HARARE - Zimbabwe must take seriously the International Monetary Fund (IMF) administered Staff Monitoring Programme (SMP) if the country entertains any hopes of getting external funding and improving its high credit risk status.

The IMF this week indicated that the southern African country missed out on a number of quantitative targets and structural benchmarks such as improving the quality of public expenditures, enhancing financial sector stability and addressing the 2014 fiscal gap.

This is now the second time in a row since last year that we have missed the SMP targets which we set out for ourselves. And we sincerely hope that Finance minister Patrick Chinamasa and his team will immediately begin implementing the SMP so that we can move forward as a country.

This is key because without this, we cannot resolve the Zimbabwe debt problem of almost 110 percent of gross domestic product. Once we succeed to meet the SMP targets, it may persuade creditors to borrow us money.

The IMF has been patient with us and agreed — on two consecutive occasions — to extend the programme, arguing that progress in implementing the SMP was slowed by a long electoral process and a protracted post-election transition, as well as an adverse external environment.

However, almost a year now after the controversial July 31 elections, we are running out of excuses and the Zanu PF-led government must now begin to implement critical economic policies that can help the economy to turnaround.

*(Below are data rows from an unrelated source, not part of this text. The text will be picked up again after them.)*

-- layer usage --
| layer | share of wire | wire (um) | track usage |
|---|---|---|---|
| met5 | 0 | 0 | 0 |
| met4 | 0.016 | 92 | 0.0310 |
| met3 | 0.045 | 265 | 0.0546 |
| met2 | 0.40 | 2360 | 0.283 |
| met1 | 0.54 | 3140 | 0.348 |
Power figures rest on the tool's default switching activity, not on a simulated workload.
`timescale 1ns/1ns
module DataNumShr (
    input clk, rst, clk_en, enable, serIn, clear,
    output reg [3:0] num_data
);
    always @(posedge clk, posedge rst) begin
		if (rst) num_data = 4'd0;
		else if (clear) num_data = 4'd0;
		else if (enable & clk_en) begin
			num_data = num_data << 1;
			num_data[0] = serIn;
		end
	end
endmodule
`timescale 1ns/1ns
module DataTransCnt(
	input clk, rst, clk_en, enable, load, clear,
	input [3:0] num_data,
	output cout,
	output [3:0] out
);
	reg [4:0] count;
	assign cout = (count == 5'd0) ? 1 : 0;
	assign out = count[3:0];
	always @(posedge clk, posedge rst) begin
		if (rst) count = 5'd31;
		else if (clear) count = 5'd31;
		else if (load & clk_en) count = {1'b0, num_data};
		else if (cout & enable & clk_en) count = 5'd31;
		else if (enable & clk_en) count = count - 1;
	end
endmodule
module DataPath(
    input clk, rst, clk_en, serIn, clear,
    input cnt1_en, cnt2_en, cntd_en, ldcntd, sh_en, shd_en,
    output [1:0] portNumOut,
    output p0, p1, p2, p3, cod, co1, co2,
    output [6:0] ssdOut
);
    wire [3:0] dataNumShrOut, dataTransCntOut;
    PortNumShr shrPort(clk, rst, clk_en, sh_en, serIn, clear, portNumOut);
    Demux demux(serIn, portNumOut, p0, p1, p2, p3);
    PortCnt cntPort(clk, rst, clk_en, cnt1_en, clear, co1);
    DataNumCnt cntDataNum(clk, rst, clk_en, cnt2_en, clear, co2);
    DataNumShr shrDataNum(clk, rst, clk_en, shd_en, serIn, clear, dataNumShrOut);
    DataTransCnt cntDataTrans(clk, rst, clk_en, cntd_en, ldcntd, clear, dataNumShrOut, cod, dataTransCntOut);
    SSD ssd(dataTransCntOut, ssdOut);
endmodule
===== /design/flow/design.v =====
module asyn_fifo (wr_clk,rd_clk,rst,wr,rd,wdata, rdata,full,empty,valid,overflow,underflow);
    parameter data_width = 8;      
    parameter fifo_depth = 8;      
    parameter address_size = 4;    
    input wire wr_clk;        
    input wire rd_clk;        
    input wire rst;           
    input wire wr;            
    input wire rd;           
    output wire full;         
    output wire empty;        
    output wire valid;        
    output reg overflow;      
    output reg underflow;
  input wire [data_width-1:0] wdata;  
  output reg [data_width-1:0] rdata;
    reg [address_size-1:0] wr_pointer;
    reg [address_size-1:0] rd_pointer;
    reg [address_size-1:0] wr_pointer_sync1, wr_pointer_sync2;
    reg [address_size-1:0] rd_pointer_sync1, rd_pointer_sync2;
    reg [data_width-1:0] fifo_mem [fifo_depth-1:0];  
    always @(posedge wr_clk or posedge rst) begin
        if (rst) begin
            wr_pointer <= 0;
            overflow <= 0;
        end else begin
            if (wr && !full) begin
                fifo_mem[wr_pointer] <= wdata;
                wr_pointer <= wr_pointer + 1;
            end
            if (wr && full) begin
                overflow <= 1;
            end else begin
                overflow <= 0;
            end
        end
    end
    always @(posedge rd_clk or posedge rst) begin
        if (rst) begin
            rd_pointer <= 0;
            underflow <= 0;
            rdata <= 0;
        end else begin
            if (rd && !empty) begin
                rdata <= fifo_mem[rd_pointer];
                rd_pointer <= rd_pointer + 1;
            end
            if (rd && empty) begin
                underflow <= 1;
            end else begin
                underflow <= 0;
            end
        end
    end
    always @(posedge rd_clk or posedge rst) begin
        if (rst) begin
            wr_pointer_sync1 <= 0;
            wr_pointer_sync2 <= 0;
        end else begin
            wr_pointer_sync1 <= wr_pointer;
            wr_pointer_sync2 <= wr_pointer_sync1;
        end
    end
    always @(posedge wr_clk or posedge rst) begin
        if (rst) begin
            rd_pointer_sync1 <= 0;
            rd_pointer_sync2 <= 0;
        end else begin
            rd_pointer_sync1 <= rd_pointer;
            rd_pointer_sync2 <= rd_pointer_sync1;
        end
    end
    assign empty = (rd_pointer_sync2 == wr_pointer_sync2);
    assign full = (wr_pointer_sync2[address_size-1] != rd_pointer_sync2[address_size-1])
                && (wr_pointer_sync2[address_size-2] != rd_pointer_sync2[address_size-2])
                && (wr_pointer_sync2[address_size-3] != rd_pointer_sync2[address_size-3]);
    assign valid = !empty && rd;
endmodule

===== /design/flow/run.sh =====
#!/bin/bash
# OpenROAD 26Q1-2900-gdf79404cd8, Yosys 0.63+post, stock flow scripts
make -C /OpenROAD-flow-scripts/flow DESIGN_CONFIG=/design/flow/config.mk WORK_HOME=/design/flow/orfs finish

===== /design/flow/config.mk =====
export PLATFORM = sky130hd
export DESIGN_NAME = asyn_fifo
export DESIGN_NICKNAME = asyn_fifo
export VERILOG_FILES = /design/flow/design.v
export SDC_FILE = /design/flow/constraint.sdc
export NUM_CORES = 4
export LEC_CHECK = 1
export CORE_UTILIZATION = 30

===== /design/flow/constraint.sdc =====
current_design asyn_fifo

set clk_period 4.0
set clk_io_pct 0.2

create_clock -name clk0 -period $clk_period [get_ports {rd_clk}]
create_clock -name clk1 -period $clk_period [get_ports {wr_clk}]

set non_clock_inputs [all_inputs -no_clocks]
set_input_delay [expr $clk_period * $clk_io_pct] -clock clk0 $non_clock_inputs
set_output_delay [expr $clk_period * $clk_io_pct] -clock clk0 [all_outputs]

==> impl_metrics.json <==
{
  "grt_pass1_vias": 2038,
  "cts.repair.resized": 0,
  "pre_cts_ws_ns": 1.05,
  "num_rows": 40,
  "crit_chain": "clkdlybuf4s50_1, o41ai_4, buf_4, inv_1, clkdlybuf4s50_1",
  "ios": 26,
  "ys_async_sr_fraction": 0.347,
  "place_hpwl_microns": 4380,
  "hold_path_class": "reg2reg",
  "hold_violations": 0,
  "dr.pass1.iters": 4,
  "route.detailed.drc": 0,
  "synth.cell_area_sq_um": 3770,
  "edf_count": 64,
  "tns_ns": 0,
  "vias": 1991,
  "hold_buffers": 0,
  "ys_seq_frac": 0.735,
  "maxSlewHeadroom": 0.505,
  "slew_violations": 0,
  "status": "completed",
  "rsz0062_at_grt": "false",
  "skew_ns": 0.00466,
  "cts_sinks": 98,
  "cts_tree": "yes",
  "die_area_sq_um": 13000,
  "setup.worst_path.start_class": "input port",
  "path_clk_slew_ns": 0.06,
  "n_fill_cell": 1107,
  "postRouteAntennaNets": 0,
  "antenna_found_initial": 0,
  "power.density_nw_per_um2": 744,
  "die-height_microns": 114,
  "critPathRequiredTime_ns": 3.20,
  "synth_flop_count": 98,
  "port_buffers": 24,
  "hold_path_depth": 0,
  "drive_above_1_share": 0.108,
  "leakagePower_uw": 0.00166,
  "postLayoutCellArea_sq_um": 4540,
  "worst-setup-path-type": "in2out",
  "initCoreUtil": 0.312,
  "ys_cells": 233,
  "area_growth_pct": 20.4,
  "crit_top_cell": "clkdlybuf4s50_1",
  "gp_congestion": 0.777,
  "grt_max_degree": 35,
  "peakVddDrop_v": 0.000268,
  "netlist_instances": 233,
  "max-cap-violations": 0,
  "core_area_sq_um": 12100,
  "drt_iter0_drc": 129,
  "max_stage_delay_ns": 0.51,
  "viasPerCell": 4.56,
  "ff_type": "edfxtp_1",
  "cp_max_fo": 22,
  "synth_cell_types": 34,
  "syn_avg_cell_area_sq_um": 16.2,
  "finalWirelength_microns": 6520,
  "track_usage": 0.112,
  "finalPower_uw": 3380,
  "cts_setup_buffers": 0,
  "grt_pass1_wl_microns": 10700,
  "yosysChipArea_sq_um": 3770,
  "crit_arrival_ns": 2.13,
  "overflow": 0,
  "setup_viol": 0,
  "placed_area_sq_um": 4180,
  "cp-end-kind": "output port",
  "worst_pin_slew_ns": 0.742,
  "cp_slowest_cell": "clkdlybuf4s50_1",
  "die_w_microns": 114,
  "ff2ff_path_depth": 6,
  "wl_per_cell_microns": 14.9,
  "n_antenna_cell": 0,
  "layout_setup_ws_ns": 1.07,
  "tool_warnings": 34,
  "yosysWarnings": 2
}
-- cells in the mapped netlist (all sizes together), types with 5 or more instances --
master | instances | share of area
a21oi | 8 | 0.011
a221o | 7 | 0.019
a221oi | 6 | 0.014
a22oi | 7 | 0.014
a311oi | 5 | 0.012
and2 | 7 | 0.012
buf | 8 | 0.015
dfrtp | 34 | 0.23
edfxtp | 64 | 0.51
ha | 12 | 0.040
inv | 9 | 0.0090
nand2 | 10 | 0.0099
nor2 | 7 | 0.0070
o31ai | 7 | 0.018
xnor2 | 5 | 0.012
xor2 | 6 | 0.014
module f_sync#(parameter ADDR_WIDTH = 4)(
  input wire c,r,
  input wire [ADDR_WIDTH-1:0]d,
  output reg [ADDR_WIDTH-1:0]o
);
  (* ASYNC_REG = "TRUE" *)reg [ADDR_WIDTH-1:0]a;
  reg [ADDR_WIDTH-1:0]b;
  always@(posedge c, posedge r) begin
    if(r) begin
      o <= {ADDR_WIDTH{1'b0}};
      a <= {ADDR_WIDTH{1'b0}};
      b <= {ADDR_WIDTH{1'b0}};
    end else begin
      a <= d;
      b <= a;
      o <= b;
    end
  end
endmodule 
module g_b#(parameter ADDR_WIDTH = 4)(
  input wire [ADDR_WIDTH-1:0]g,
  output wire [ADDR_WIDTH-1:0]b
);
  assign b[ADDR_WIDTH-1] = g[ADDR_WIDTH-1];
generate 
  genvar i;
    for(i = ADDR_WIDTH-2; i>=0;i = i-1) begin
      assign b[i] = g[i] ^ b[i+1];
    end
  endgenerate
endmodule 

===== run.sh =====
#!/bin/bash
# OpenROAD 26Q1-2900-gdf79404cd8, Yosys 0.63+post, stock flow scripts
make -C /OpenROAD-flow-scripts/flow DESIGN_CONFIG=/design/flow/config.mk WORK_HOME=/design/flow/orfs finish

===== config.mk =====
export PLATFORM = sky130hd
export DESIGN_NAME = async_fifo
export DESIGN_NICKNAME = async_fifo
export VERILOG_FILES = /design/flow/design.v
export SDC_FILE = /design/flow/constraint.sdc
export NUM_CORES = 4
export LEC_CHECK = 1
export CORE_UTILIZATION = 50

===== constraint.sdc =====
current_design async_fifo

set clk_period 5.4
set clk_io_pct 0.2

create_clock -name clk0 -period $clk_period [get_ports {clk_r}]
create_clock -name clk1 -period $clk_period [get_ports {clk_w}]

set non_clock_inputs [all_inputs -no_clocks]
set_input_delay [expr $clk_period * $clk_io_pct] -clock clk0 $non_clock_inputs
set_output_delay [expr $clk_period * $clk_io_pct] -clock clk0 [all_outputs]
File: /design/flow/run.sh
#!/bin/bash
# OpenROAD 26Q1-2900-gdf79404cd8, Yosys 0.63+post, stock flow scripts
make -C /OpenROAD-flow-scripts/flow DESIGN_CONFIG=/design/flow/config.mk WORK_HOME=/design/flow/orfs finish
File: /design/flow/config.mk
export PLATFORM = sky130hd
export DESIGN_NAME = two_flop_sync
export DESIGN_NICKNAME = two_flop_sync
export VERILOG_FILES = /design/flow/design.v
export SDC_FILE = /design/flow/constraint.sdc
export NUM_CORES = 4
export LEC_CHECK = 1
export CORE_AREA = 10 10 70 70
export DIE_AREA = 0 0 80 80
File: /design/flow/constraint.sdc
current_design two_flop_sync

set clk_period 1.0
set clk_io_pct 0.2

create_clock -name clk0 -period $clk_period [get_ports {clk}]

set non_clock_inputs [all_inputs -no_clocks]
set_input_delay [expr $clk_period * $clk_io_pct] -clock clk0 $non_clock_inputs
set_output_delay [expr $clk_period * $clk_io_pct] -clock clk0 [all_outputs]
File: /design/flow/design.v
module two_flop_sync(
    input logic clk,rst,
    input logic [3:0]data_in,
    output logic [3:0]data_out
);
logic [3:0]temp;
always_ff@(posedge clk) begin
    if(rst) begin
        data_out <= '0;
        temp     <= '0;
    end else begin
        temp <= data_in;
        data_out <= temp;
    end
end
endmodule
==> metrics.cfg <==
[worst_setup_path]
critPathSlowestCell = dfxtp_1
crit_path_start_kind = flop
worstSetupEndpointType = output pin
critical_path.max_fanout = 1
cp.buffers_inverters = 1
data_required_time_at_the_worst_endpoint_ps = 800
setup.worst_path.class = flop to output pin
timing.critical_path.arrival_ps = 720
critical_path.max_stage_delay_ps = 300
worst_path_dominant_cell_family = flip-flops
critical_path.cell_chain = clkdlybuf4s15_1

[grt]
global_route.overflow_total = 0
wire_length_of_the_first_global_routing_pass_um = 731
grt_start_max_net_pins = 9
antenna_found_initial = 0
via_count_of_the_first_global_routing_pass = 162
grt_util_all_layers = 0.0155

[yosys]
syn_area_um2 = 210
top_area_frac = 0.762
synth.ff_latch_count = 8
post_synth_inst_count = 16
synthTopCellsByArea = dfxtp_1, nor2b_1
edff_count_synth = 0
synth-area-yosys_um2 = 210
synth.top_cells.by_count = dfxtp_1, nor2b_1
ys.flop_type = dfxtp_1
yosys_cell_count = 16
syn-mean-instance-area_um2 = 13.1
synth-async-reset-ratio = 0
netlist.top_cell.by_area = dfxtp_1
seq_area_frac_synth = 0.762
yosysWarnings = 1
synth.distinct_cells = 2

[clock_tree]
postCtsSetupBuffers = 0
cts.sink_count = 8
clock_tree_from_tritoncts = yes
clockBufferDepth = 2
clk_latency_ps = 250
number_of_cts_inserted_buffers = 3
clkTransAtPathRegs_ps = 50
clockRootBuffer = clkbuf_4
htreeDepth = 1

[route]
ant_nets = 0
num_vias = 137
wl_per_cell_um = 6.03
detail_route.vias_per_cell = 1.85
routed_wl_um = 446
drt-pass1-iter-count = 1
insertedDiodeCount = 0
detail_route.iter0.violations = 0
post-route-drc-count = 0

[layout]
layout_overhead_on_the_synthesized_area_pct = 81.5
post-route-cell-area_um2 = 382
post_route_cells_drive_above_1_share = 0.143
stdcell_count = 74
post-route-util = 0.112

[timing]
final-hold-violation-count = 0
worst_pin_slew_ps = 261
rsz_0062_raised_after_global_routing = no
final-setup-viol-count = 0
fin_crit_ps = 917
timing.slew.headroom = 0.826
final.setup.tns_ps = 0
fmaxAchievable_mhz = 1090
finClkSkew_ps = 3.65
slew_violations = 0
fin_crit_sh = 0.917
fin_ws_ps = 83.5

[run]
stage_log_warnings = 25
max_cap_violations = 0

[floorplanning]
core_util_floorplan = 0.0615
die_x_um = 80
placementRows = 21
core_um2 = 3420
die_h_um = 80
chip_area_um2 = 6400
design.portCount = 10

[place]
gp_routability_congestion = 0.692
placement.cell_area_um2 = 358
buffer_ports.inserted = 9
place_ws_ps = -21.8
placedCellCount = 71

[power_and_ir_drop]
pwr_density_cell_nw_per_um2 = 1600
pleak_uw = 0.000136
power.ir.vdd_worst_mv = 0.388

[worst_hold_path]
hp-class = flop to flop

[run_status]
run_status = finished, final reports clean

==> registers in the layout, summed over array words and instances (netlist names) <==
register / count
data_out: 4
temp: 4
==> metal layers <==
| layer | track usage | vias to the layer above | routed length, um |
|---|---|---|---|
| met2 | 0.0136 | 14 | 73 |
| met3 | 0.0307 | 0 | 168 |
| met1 | 0.0154 | 51 | 204 |
| met4 | 0 | 0 | 0 |
| met5 | 0 | - | 0 |
| li1 | - | 72 | - |
==> per-stage QoR <==
step           power [uW]  hold WS [ps]
4_1_cts               622           436
3_3_place_gp          386           432
3_5_place_dp          389           430
5_1_grt               664           460
6_report              612           433
2_1_floorplan         351           272
==> where the power goes <==
group | switching, uW | leakage [uW] | internal, uW
clock network | 96.6 | 0.0000138 | 136
registers | 2.72 | 0.0000666 | 335
logic | 10.4 | 0.0000555 | 31.6
total | 110 | 0.000136 | 503
==> repair_timing <==
item                                    4_1_cts  5_1_grt
cloned                                        0        0
endpoints found under the setup margin        4        4
gates resized                                 4        5
hold buffers                                  0        0
==> final timing paths <==
| kind | startpoint | endpoint | slack [ps] | cells past startpoint |
|---|---|---|---|---|
| min | temp[1] | data_out[1] | 430 | 1 |
| max reg2reg | temp[2] | data_out[2] | 490 | 1 |
| min reg2reg | temp[1] | data_out[1] | 430 | 1 |
| max | data_out[1] | data_out[1] | 80 | 1 |
==> layout by cell type (no fill, tap or decap), drive strengths merged <==
| cell | netlist | layout |
|---|---|---|
| clkbuf | 0 | 3 |
| clkdlybuf4s15 | 0 | 4 |
| clkdlybuf4s50 | 0 | 5 |
| dfxtp | 8 | 8 |
| nor2b | 8 | 8 |
==> kinds of logic after synthesis <==
kind of cell and share of synthesized area:
DFF 0.762, and+or+nand+nor 0.238
==> area by class of cell <==
class / count / area [um2]
clock buffer: 3 / 22.5
sequential: 8 / 161
multi-input combinational: 8 / 50.0
fill: 395 / 3030
timing repair buffer: 9 / 90.1
tap: 46 / 57.6
Power and IR drop assume default switching activity.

The indigenisation policy has greatly hampered the smooth flow of foreign direct investment (FDI) into Zimbabwe as evidenced by the paltry $410 million the country received last year when nearly $60 billion was injected into Africa.

We are not the only country in the world that is in need of FDI. Our neighbours, Mozambique, South Africa, Botswana and Zambia have been doing everything in their powers to attract as much FDI as possible while we are busy pushing investors away with the controversial indigenisation policy.

If our leaders are serious about reviving the country’s waning fortunes — as they want us to believe they are –— then the Indigenisation Act must be immediately amended to create employment and boost revenue base.

Government must also ensure that private players in the energy and infrastructure sectors are adequately supported so that industry and domestic users have access to uninterrupted power and water to increase industrial capacity production.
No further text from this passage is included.